Country specific: India

Research indicates that Aadhaar is influencing how other countries outside of India look at ID and service delivery. There are also reports that the Indian government may export e-governance software products including Aadhaar to countries in Africa and Asia.

Examples of Abuse

Taking the vision and mission that UIDAI has published for Aadhaar as a starting point, and looking closer into how the foundational ID system has negatively impacted the lives of millions within India's population, the abyss between the ideal and the practice becomes very evident.

Aadhaar has had countless reports of abuse over the years, including massive data leaks, exclusion from access to benefits and even issues around de-duplication.

Breaches

This list by itself contains almost 40 isolated cases of breaches between February 2017 and May 2018. The data leaked are not limited to Aadhaar numbers and demographic information. In some of the cases sensitive data such as data on pregnancy, people's religion and caste and even bank details were leaked alongside Aadhaar numbers.

Exclusion

The Indian government has also made enrolment in Aadhaar a mandatory requirement to access a myriad of social protection schemes. This measure creates thick barriers in accessibility for a lot of people and has led to cuts in accessing food rations which has been linked to several deaths by starvation across the country.

Flawed system

In addition to this, the Indian government and the UIDAI have ignored privacy concerns as well as sample test results of its pilot project.

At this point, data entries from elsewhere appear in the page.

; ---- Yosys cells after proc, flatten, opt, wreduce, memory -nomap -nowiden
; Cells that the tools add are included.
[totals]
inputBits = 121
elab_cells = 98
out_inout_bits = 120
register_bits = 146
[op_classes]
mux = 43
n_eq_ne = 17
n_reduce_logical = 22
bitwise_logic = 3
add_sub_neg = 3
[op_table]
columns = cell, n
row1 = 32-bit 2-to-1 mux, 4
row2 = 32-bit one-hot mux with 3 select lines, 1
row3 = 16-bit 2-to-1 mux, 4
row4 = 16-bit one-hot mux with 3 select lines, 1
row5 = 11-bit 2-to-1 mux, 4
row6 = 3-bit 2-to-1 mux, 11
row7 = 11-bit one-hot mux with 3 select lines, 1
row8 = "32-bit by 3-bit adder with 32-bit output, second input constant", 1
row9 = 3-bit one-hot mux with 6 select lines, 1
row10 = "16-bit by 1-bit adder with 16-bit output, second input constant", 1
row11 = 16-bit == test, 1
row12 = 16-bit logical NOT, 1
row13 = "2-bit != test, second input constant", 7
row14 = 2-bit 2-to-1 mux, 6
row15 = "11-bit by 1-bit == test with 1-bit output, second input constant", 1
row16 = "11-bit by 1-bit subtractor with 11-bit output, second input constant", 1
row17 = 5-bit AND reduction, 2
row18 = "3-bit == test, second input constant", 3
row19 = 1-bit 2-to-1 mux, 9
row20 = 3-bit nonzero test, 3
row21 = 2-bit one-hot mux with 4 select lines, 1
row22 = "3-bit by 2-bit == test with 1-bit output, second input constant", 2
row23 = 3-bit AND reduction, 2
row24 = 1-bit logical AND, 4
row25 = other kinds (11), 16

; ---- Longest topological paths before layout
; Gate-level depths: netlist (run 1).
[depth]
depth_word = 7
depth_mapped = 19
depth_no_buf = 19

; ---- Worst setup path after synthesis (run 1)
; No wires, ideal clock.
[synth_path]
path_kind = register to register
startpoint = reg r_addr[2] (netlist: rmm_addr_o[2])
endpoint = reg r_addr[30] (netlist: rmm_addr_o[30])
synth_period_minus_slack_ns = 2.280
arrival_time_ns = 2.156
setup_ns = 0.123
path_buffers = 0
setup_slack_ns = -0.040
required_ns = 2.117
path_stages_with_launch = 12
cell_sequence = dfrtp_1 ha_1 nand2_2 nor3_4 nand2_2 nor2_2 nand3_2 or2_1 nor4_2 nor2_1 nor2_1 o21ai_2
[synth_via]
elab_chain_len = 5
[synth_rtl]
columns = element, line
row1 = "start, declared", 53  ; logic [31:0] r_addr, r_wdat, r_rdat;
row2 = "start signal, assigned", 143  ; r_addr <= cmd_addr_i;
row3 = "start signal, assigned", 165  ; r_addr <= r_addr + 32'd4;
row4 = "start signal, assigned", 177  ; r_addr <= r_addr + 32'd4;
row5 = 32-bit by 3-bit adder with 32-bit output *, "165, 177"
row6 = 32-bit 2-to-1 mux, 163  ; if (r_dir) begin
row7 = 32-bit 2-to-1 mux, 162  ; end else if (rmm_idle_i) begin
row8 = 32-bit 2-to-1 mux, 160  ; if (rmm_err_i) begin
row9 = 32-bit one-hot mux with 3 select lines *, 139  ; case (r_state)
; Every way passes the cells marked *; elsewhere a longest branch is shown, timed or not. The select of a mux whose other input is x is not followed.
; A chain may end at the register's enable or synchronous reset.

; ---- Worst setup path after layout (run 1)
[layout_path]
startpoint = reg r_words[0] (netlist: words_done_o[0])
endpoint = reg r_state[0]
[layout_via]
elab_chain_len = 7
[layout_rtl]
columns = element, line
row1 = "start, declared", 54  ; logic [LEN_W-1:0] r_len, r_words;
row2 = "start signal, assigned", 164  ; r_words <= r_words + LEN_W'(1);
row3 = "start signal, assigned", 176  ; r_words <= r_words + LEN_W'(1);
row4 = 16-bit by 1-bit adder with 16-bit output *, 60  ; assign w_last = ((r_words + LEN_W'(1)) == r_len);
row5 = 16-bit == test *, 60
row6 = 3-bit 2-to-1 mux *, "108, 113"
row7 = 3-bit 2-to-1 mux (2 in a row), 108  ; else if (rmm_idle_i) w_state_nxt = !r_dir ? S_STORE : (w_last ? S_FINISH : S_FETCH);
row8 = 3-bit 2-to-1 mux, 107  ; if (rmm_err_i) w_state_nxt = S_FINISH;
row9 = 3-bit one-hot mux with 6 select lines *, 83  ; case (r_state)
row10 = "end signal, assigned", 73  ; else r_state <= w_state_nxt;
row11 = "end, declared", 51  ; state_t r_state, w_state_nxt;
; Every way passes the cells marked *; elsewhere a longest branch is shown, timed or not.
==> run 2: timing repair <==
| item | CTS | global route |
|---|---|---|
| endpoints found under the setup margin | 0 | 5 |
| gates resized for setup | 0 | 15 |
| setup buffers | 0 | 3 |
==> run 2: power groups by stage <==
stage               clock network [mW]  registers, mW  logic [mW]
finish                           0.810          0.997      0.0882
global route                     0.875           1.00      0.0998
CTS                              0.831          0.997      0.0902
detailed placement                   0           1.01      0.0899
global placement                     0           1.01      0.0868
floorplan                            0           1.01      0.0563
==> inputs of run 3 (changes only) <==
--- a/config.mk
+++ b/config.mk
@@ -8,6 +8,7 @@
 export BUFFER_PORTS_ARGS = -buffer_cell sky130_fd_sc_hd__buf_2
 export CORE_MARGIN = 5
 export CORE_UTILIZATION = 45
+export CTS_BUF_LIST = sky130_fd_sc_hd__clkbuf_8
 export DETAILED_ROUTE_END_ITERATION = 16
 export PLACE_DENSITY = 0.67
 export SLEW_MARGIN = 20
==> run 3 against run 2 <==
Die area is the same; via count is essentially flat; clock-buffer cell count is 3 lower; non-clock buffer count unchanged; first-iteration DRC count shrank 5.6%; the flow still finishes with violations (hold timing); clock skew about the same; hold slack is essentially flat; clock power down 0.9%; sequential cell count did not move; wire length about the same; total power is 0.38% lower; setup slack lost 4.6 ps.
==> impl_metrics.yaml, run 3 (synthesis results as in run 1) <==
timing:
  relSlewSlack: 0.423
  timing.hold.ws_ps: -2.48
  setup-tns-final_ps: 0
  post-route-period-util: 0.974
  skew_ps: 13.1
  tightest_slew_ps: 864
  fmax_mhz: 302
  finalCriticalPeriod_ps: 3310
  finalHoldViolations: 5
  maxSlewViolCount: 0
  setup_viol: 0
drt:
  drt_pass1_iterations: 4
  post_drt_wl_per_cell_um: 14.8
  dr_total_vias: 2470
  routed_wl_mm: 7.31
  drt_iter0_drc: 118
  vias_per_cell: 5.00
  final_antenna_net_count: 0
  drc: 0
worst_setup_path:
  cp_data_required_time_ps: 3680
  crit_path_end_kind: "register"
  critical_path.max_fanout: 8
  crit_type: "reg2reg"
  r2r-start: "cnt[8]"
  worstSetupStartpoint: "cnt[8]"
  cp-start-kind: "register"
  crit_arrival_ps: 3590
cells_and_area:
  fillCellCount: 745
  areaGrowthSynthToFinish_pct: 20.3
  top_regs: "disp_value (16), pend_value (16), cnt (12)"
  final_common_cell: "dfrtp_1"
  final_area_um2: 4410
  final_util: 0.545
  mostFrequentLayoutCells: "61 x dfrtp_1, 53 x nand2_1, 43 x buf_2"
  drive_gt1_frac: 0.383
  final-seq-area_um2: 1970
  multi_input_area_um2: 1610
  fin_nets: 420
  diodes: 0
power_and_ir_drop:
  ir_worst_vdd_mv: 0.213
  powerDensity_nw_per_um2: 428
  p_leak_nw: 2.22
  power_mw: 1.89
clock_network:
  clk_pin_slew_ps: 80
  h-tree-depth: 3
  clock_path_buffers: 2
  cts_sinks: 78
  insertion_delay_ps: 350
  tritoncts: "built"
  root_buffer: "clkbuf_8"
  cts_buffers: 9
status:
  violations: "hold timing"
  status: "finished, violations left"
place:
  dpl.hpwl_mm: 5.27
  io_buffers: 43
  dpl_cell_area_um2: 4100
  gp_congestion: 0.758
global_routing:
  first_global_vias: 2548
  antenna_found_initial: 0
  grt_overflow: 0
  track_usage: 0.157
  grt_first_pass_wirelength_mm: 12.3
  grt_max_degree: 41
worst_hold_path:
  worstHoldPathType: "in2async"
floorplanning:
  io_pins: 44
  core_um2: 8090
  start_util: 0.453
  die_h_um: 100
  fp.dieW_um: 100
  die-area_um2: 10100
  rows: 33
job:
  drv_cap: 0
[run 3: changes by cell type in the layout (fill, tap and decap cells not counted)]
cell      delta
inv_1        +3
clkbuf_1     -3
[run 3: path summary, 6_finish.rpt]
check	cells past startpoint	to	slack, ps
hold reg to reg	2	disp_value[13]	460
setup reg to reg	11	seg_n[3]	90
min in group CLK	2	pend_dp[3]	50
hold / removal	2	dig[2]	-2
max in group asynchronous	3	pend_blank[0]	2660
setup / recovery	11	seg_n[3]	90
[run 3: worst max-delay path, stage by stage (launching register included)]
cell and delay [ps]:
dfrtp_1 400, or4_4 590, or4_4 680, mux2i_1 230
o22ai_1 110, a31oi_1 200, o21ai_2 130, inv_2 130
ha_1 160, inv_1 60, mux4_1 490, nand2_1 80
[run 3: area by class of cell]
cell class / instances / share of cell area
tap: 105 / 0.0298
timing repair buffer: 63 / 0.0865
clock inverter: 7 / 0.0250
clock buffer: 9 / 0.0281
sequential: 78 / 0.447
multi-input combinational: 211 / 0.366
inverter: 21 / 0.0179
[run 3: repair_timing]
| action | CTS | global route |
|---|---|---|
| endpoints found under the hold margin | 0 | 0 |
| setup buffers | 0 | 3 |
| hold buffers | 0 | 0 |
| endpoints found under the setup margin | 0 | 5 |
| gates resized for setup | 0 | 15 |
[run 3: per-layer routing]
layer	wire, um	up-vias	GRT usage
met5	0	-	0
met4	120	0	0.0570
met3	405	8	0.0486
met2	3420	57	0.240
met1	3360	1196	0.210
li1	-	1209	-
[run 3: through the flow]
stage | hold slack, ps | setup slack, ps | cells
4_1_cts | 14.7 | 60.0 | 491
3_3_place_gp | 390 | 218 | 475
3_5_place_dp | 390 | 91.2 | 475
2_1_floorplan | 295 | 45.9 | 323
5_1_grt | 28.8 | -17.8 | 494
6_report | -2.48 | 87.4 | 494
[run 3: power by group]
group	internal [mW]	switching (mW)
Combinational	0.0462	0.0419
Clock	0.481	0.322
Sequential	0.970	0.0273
### src/rtl/mem_port_arbiter.sv
// Shares one single-port memory between fetch and data ports; grant is combinational, read data returns 1 cycle later.
// No queueing: a losing requester holds its request until granted; fetch is forced through after STARVE_MAX losses.
module mem_port_arbiter #(
    parameter int AW         = 10,
    parameter int DW         = 32,
    parameter int STARVE_MAX = 3
) (
    input  logic                clk1,
    input  logic                rst,
    mem_port_arbiter_if.slave   bus
);
    localparam int SW = $clog2(STARVE_MAX + 1);

    typedef enum logic [1:0] {IDLE, RD_IF, RD_D} state_t;

    state_t        state;
    state_t        state_nxt;
    logic [SW-1:0] starve_cnt;
    logic          both_req;
    logic          fetch_forced;
    logic          gnt_if;
    logic          gnt_d;
    logic          rvalid_if;
    logic          rvalid_d;
    logic [DW-1:0] if_hold;
    logic [DW-1:0] d_hold;

    always_comb begin
        both_req     = bus.if_req && bus.d_req;
        fetch_forced = both_req && (starve_cnt == SW'(STARVE_MAX));
        gnt_d        = !rst && bus.d_req && !fetch_forced;
        gnt_if       = !rst && bus.if_req && !gnt_d;
    end

    assign bus.if_gnt    = gnt_if;
    assign bus.d_gnt     = gnt_d;
    assign bus.mem_en    = gnt_if || gnt_d;
    assign bus.mem_we    = gnt_d && bus.d_we;
    assign bus.mem_addr  = gnt_d ? bus.d_addr : (gnt_if ? bus.if_addr : {AW{1'b0}});
    assign bus.mem_wdata = gnt_d ? bus.d_wdata : {DW{1'b0}};

    always_ff @(posedge clk1) begin
        if (rst) begin
            starve_cnt <= '0;
        end else if (gnt_if) begin
            starve_cnt <= '0;
        end else if (both_req && gnt_d && (starve_cnt != SW'(STARVE_MAX))) begin
            starve_cnt <= starve_cnt + SW'(1);
        end
    end

    always_ff @(posedge clk1) begin
        if (rst) begin
            state <= IDLE;
        end else begin
            state <= state_nxt;
        end
    end

    // A flush in the grant cycle still grants the fetch but drops its response.
    always_comb begin
        state_nxt = IDLE;
        rvalid_if = 1'b0;
        rvalid_d  = 1'b0;
        if (gnt_if && !bus.if_flush) begin
            state_nxt = RD_IF;
        end else if (gnt_d && !bus.d_we) begin
            state_nxt = RD_D;
        end
        if (!rst) begin
            rvalid_if = (state == RD_IF) && !bus.if_flush;
            rvalid_d  = (state == RD_D);
        end
    end

    always_ff @(posedge clk1) begin
        if (rst) begin
            if_hold <= '0;
            d_hold  <= '0;
        end else begin
            if (rvalid_if) if_hold <= bus.mem_rdata;
            if (rvalid_d)  d_hold  <= bus.mem_rdata;
        end
    end

    assign bus.if_rvalid = rvalid_if;
    assign bus.d_rvalid  = rvalid_d;
    assign bus.if_rdata  = rst ? {DW{1'b0}} : (rvalid_if ? bus.mem_rdata : if_hold);
    assign bus.d_rdata   = rst ? {DW{1'b0}} : (rvalid_d ? bus.mem_rdata : d_hold);
endmodule
### config.mk
export PLATFORM = sky130hd
export DESIGN_NAME = req_arbiter
export DESIGN_NICKNAME = d
export VERILOG_FILES = /design/src/rtl/req_arbiter.sv
export SDC_FILE = /design/constraint.sdc
export NUM_CORES = 1
export LEC_CHECK = 0
export BUFFER_PORTS_ARGS = -buffer_cell sky130_fd_sc_hd__buf_2
export CORE_UTILIZATION = 35
export DETAILED_ROUTE_END_ITERATION = 16
export SLEW_MARGIN = 25
export SYNTH_ARGS = -nofsm -noshare
export SYNTH_HDL_FRONTEND = slang
export SYNTH_SLANG_ARGS = --single-unit
### constraint.sdc
create_clock -name clk -period 4.18 [get_ports clk]
set_input_delay 0.836 -clock clk [delete_from_list [all_inputs] [get_ports clk]]
set_output_delay 0.836 -clock clk [all_outputs]
set_load 0.02 [all_outputs]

As discussed above applying the seemingly acceptable outcomes of the pilot project to the whole population of India exposes a chronically flawed and inadequate system. And this has already been made evident through fails in deduplication and identification which have led to cases where one person somehow ends up getting two different, supposedly "unique", Aadhaar numbers.

These example of abuse and the frequency with which they happen make it very clear that UIDAI is critically failing on keeping up with their vision and mission for Aadhaar. Be it in preserving the privacy of individuals, ensuring security and reliability of the infrastructure, inclusion of individuals, transparency regarding not only processes but also the makeup of the infrastructure, ensuring scalability and even on the most basic thing Aadhaar is conceptually supposed to provide - uniqueness.